Not Informing Providers

There has always been concern about the possible interaction between complementary therapies and conventional approaches, and that is still the case. In addition, quite a few cancer patients are not telling their providers about their use of these therapies, he pointed out.

A recent study focusing on phase 1 trials found that 52% of cancer patients are using some type of complementary therapy, but less than half mentioned it. "This is something that trial managers are very interested in having information about," Dr. Collins said.

Well-Designed Trials Needed

Although there is no question that integrative therapies are widely used, their effectiveness needs to be tested in well-designed clinical trials. "That way we have evidence that can be shared with the public about whether or not this particular approach is going to help them," he said.

One approach is doing comparative-effectiveness research to provide evidence on the effectiveness, benefits, and harms of different treatment options. "NIH has been doing this for many decades, although we didn't necessarily call it this," said Dr. Collins. "Comparative-effectiveness research can be applied to prevention, to diagnosis, to treatment, to behavior changes in all systems, to special populations, and certainly to complementary and alternative medicine."

Natural Remedies Revisited

There is great excitement in the current era about identifying the cause of disease, including cancer, at the molecular level and about therapeutics that target these new discoveries, Dr. Collins noted. "But where are we going to find these exciting molecules that have the right properties?"

Natural remedies have been the source of great success stories over the decades, and "many of us are hopeful that we will see the next generation of breakthroughs," said Dr. Collins.

One example of this, he pointed out, is the antimalarial drug artemisinin, which is now used in combination with other treatments and is recommended by the World Health Organization as a first-line treatment for the disease. He explained how the drug was found after an extensive search through ancient Chinese remedies.

Chinese scientist Tu Youyou and her team began their research in the 1960s, with the hope of developing a malaria drug to replace chloroquine, which was losing its effectiveness because malaria parasites were developing resistance to it. They conducted extensive research into ancient Chinese remedies, and one of the plants they studied was sweet wormwood, or Artemisia annua. From this, they developed the drug artemisinin, which proved to be an effective antimalaria agent in humans. For her role in the discovery and development of artemisinin, Dr. Tu received the 2011 Lasker~DeBakey Clinical Medical Research Award.

Some Words of Wisdom

Dr.
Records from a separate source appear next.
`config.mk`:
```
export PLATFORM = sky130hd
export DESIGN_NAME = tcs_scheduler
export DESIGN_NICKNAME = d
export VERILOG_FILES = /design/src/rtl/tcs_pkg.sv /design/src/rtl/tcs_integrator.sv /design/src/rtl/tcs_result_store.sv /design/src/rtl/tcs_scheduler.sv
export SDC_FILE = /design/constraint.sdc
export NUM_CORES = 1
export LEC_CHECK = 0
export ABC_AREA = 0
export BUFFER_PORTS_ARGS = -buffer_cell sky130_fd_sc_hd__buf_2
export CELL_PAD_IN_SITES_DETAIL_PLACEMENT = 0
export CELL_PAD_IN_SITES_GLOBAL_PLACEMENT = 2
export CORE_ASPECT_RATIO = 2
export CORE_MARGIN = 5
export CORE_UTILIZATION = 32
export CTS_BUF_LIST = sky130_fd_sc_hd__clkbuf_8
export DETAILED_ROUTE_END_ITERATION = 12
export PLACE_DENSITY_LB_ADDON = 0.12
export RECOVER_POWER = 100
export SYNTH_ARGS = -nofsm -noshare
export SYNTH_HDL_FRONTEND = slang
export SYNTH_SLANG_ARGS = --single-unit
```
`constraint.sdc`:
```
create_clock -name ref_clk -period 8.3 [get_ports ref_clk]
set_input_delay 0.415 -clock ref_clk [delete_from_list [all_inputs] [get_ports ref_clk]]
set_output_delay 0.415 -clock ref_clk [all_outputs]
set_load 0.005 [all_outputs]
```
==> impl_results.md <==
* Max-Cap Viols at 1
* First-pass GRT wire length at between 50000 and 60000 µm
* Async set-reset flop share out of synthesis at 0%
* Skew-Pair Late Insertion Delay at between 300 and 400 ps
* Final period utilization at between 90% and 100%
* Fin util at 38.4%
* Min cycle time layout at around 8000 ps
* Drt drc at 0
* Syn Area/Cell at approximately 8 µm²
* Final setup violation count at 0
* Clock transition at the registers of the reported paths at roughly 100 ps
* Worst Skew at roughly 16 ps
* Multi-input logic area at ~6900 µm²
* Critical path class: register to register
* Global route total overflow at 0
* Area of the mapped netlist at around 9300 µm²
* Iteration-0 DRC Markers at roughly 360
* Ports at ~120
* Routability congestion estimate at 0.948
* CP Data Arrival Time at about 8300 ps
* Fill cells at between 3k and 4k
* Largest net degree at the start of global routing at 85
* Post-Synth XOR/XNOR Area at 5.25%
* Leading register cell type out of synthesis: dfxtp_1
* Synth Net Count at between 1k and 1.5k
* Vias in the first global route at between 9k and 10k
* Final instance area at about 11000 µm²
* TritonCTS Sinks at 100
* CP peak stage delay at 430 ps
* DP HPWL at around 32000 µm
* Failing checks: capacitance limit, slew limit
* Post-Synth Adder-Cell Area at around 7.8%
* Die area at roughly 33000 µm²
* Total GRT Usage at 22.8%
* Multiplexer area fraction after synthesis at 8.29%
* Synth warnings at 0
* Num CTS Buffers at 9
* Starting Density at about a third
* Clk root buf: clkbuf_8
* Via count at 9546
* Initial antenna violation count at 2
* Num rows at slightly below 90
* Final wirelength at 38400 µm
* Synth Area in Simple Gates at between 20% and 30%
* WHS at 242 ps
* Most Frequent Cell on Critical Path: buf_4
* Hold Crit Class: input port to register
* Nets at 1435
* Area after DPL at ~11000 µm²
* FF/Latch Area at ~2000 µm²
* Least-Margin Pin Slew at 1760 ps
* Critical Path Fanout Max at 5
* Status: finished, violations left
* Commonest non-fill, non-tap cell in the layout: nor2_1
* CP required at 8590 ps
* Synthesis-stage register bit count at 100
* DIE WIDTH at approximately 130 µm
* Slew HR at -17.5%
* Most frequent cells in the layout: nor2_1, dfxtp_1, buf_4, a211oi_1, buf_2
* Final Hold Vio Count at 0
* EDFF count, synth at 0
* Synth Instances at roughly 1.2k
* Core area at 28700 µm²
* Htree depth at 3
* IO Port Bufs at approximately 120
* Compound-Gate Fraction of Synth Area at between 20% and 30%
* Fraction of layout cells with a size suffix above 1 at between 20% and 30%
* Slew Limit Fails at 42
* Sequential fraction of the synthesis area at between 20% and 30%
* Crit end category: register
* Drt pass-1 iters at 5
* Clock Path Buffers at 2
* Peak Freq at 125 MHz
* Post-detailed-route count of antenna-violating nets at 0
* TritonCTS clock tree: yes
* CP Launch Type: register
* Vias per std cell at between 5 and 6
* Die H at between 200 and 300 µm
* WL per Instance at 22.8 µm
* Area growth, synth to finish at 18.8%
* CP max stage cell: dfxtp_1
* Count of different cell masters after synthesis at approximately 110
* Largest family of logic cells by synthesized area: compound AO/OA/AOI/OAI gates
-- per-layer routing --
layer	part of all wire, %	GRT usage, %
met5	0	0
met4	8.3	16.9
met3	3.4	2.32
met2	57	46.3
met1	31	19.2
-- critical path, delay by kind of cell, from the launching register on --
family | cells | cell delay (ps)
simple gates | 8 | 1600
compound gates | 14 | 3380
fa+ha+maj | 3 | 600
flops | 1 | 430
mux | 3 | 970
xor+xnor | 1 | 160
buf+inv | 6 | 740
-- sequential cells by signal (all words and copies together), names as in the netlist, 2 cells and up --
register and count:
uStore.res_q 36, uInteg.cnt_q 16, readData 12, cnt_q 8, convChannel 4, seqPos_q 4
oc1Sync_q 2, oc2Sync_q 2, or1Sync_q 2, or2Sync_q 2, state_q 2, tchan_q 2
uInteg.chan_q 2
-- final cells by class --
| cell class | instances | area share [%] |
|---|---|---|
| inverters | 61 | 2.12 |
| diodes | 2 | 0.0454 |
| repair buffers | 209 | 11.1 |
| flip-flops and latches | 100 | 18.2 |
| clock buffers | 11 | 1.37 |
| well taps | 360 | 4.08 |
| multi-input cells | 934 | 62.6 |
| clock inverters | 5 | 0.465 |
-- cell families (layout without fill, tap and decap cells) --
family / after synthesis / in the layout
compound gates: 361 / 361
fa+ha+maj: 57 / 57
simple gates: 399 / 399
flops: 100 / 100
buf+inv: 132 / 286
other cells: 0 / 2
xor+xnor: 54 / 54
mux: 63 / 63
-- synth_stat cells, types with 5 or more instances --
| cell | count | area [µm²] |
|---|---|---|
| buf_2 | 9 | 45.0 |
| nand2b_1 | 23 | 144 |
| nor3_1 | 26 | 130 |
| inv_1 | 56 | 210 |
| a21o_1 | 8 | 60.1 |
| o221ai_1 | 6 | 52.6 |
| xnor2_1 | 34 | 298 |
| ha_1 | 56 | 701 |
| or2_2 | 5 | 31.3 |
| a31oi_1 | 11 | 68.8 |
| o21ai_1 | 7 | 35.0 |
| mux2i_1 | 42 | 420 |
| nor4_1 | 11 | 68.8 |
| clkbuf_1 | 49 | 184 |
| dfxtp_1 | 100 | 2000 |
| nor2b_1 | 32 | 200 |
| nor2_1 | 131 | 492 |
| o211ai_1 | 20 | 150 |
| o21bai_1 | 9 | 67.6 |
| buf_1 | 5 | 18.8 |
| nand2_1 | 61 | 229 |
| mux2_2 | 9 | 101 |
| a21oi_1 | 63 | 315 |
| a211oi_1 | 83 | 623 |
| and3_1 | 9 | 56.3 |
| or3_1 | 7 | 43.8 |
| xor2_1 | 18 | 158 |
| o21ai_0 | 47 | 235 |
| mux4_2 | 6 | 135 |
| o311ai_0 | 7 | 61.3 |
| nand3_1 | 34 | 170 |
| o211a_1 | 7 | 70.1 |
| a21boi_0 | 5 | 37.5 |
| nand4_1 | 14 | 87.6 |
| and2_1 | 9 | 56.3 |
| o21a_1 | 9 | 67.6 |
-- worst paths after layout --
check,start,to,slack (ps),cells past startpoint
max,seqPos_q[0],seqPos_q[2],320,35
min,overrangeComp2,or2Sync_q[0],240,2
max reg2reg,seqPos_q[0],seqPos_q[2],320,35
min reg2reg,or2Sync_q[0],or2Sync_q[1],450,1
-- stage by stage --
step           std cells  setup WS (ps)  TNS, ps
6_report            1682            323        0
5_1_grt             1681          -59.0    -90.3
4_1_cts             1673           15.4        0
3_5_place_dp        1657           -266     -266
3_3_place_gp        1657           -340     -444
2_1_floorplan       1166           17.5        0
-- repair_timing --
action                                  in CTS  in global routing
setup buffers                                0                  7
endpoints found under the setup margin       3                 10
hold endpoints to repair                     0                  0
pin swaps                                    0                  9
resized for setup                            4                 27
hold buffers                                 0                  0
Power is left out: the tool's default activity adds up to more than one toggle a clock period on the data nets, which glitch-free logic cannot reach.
Collins offered a few words of advice for young physicians and scientists interested in pursuing research in complementary and alternative medicines. One should not to be discouraged by prevailing attitudes toward these therapies, he said. "Some look sideways at alternative medicine as not being as solid and rigorous, but they may not be as solid and rigorous either if you look closely," he said with a chuckle.

"I think it helps enormously to have your own set of colleagues to follow the same path, because no investigators in the current climate can do these things all by themselves," Dr. Collins added on a more serious note. "So figure out ways to develop collaborative ideas and bring them forward, and talk to the people at the National Cancer Institute Office of Cancer Complementary and Alternative Medicine if you really have some groundbreaking ideas."

"If you're going to spend your time doing research, spend it on important ideas, not just incremental advances," he emphasized. "That was the advice I was given as a postdoctoral fellow. This is an exciting time. This is the moment; don't be shy."

8th International Conference of the Society for Integrative Oncology. Presented November 10, 2011.